Dynamic NMR studies of perfusion and oxidative metabolism during focal brain activation.

Together, the present results on oxygenation, flow, and metabolism indicate that the prevalence of nonoxidative glycolysis and associated lactate production during the initial phase of activation is replaced by the upregulation of oxidative glucose consumption (see sketches in Fig. 5). Following rapid circulatory changes the gap between oxygen availability and oxygen consumption gradually closes until a recoupling of perfusion and oxidative metabolism is achieved a few minutes after switching the state of neural activity. While brain glucose and lactate concentrations reflect an initial prevalence of anaerobic glycolysis, the changes in blood oxygenation suggest that the rapid adjustment of blood flow (enhanced oxygen delivery) is followed by a slower upregulation of oxidative metabolism (enhanced oxygen consumption).
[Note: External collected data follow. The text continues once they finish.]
This is an optimization exercise on Yosys and OpenROAD, whose aim is small area, a short achievable clock period and few clock cycles, not a production implementation.
Function was checked by simulation only, so behaviour that the tests miss may differ from the original.
Power and IR drop assume default switching activity.

`config.mk`:
```
export PLATFORM = sky130hd
export DESIGN_NAME = cursor_linked_list_engine
export DESIGN_NICKNAME = cursor_linked_list_engine
export VERILOG_FILES = /design/flow/design.v
export SDC_FILE = /design/flow/constraint.sdc
export NUM_CORES = 8
export LEC_CHECK = 0
export CAP_MARGIN = 20
export CORE_MARGIN = 2
export CORE_UTILIZATION = 30
export PLACE_DENSITY = 0.5
export SLEW_MARGIN = 20
```
`constraint.sdc`:
```
create_clock -name core_clock -period 7.0 [get_ports {clock}]
set_input_delay 1.4000 -clock core_clock [delete_from_list [all_inputs] [get_ports {clock}]]
set_output_delay 1.4000 -clock core_clock [all_outputs]
set_load 0.01 [all_outputs]
```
The physiological uncoupling of perfusion and oxidative metabolism emerges as a transient phenomenon in response to both onset and end of stimulation. Recoupling at enhanced cerebral metabolic rates of oxygen (CMRO2) and glucose occurs a few minutes after switching the state of neural activity. Since glycolysis takes place primarily in astrocytes, the stimulus-related increase and decrease of lactate seen here may reflect a transfer of astrocytic lactate to neurons where it is converted into pyruvate and channelled into oxidative phosphorylation. This model of metabolic responses to functional activation is supported by a recently detected pathway for glutamate-stimulated glycolysis in astrocytes that provides a simple mechanism linking astrocytic glucose utilization to neuronal activity (Pellerin and Magistretti, 1994). In summary, evidence has accumulated that the physiological uncoupling of perfusion and oxidative metabolism associated with the onset of functional activation is a transient phenomenon leading to an only temporal mismatch of oxygen delivery and consumption. Recoupling at enhanced though balanced levels of glucose and oxygen consumption is most remarkably documented by the pronounced "negative" uncoupling at the end of stimulation.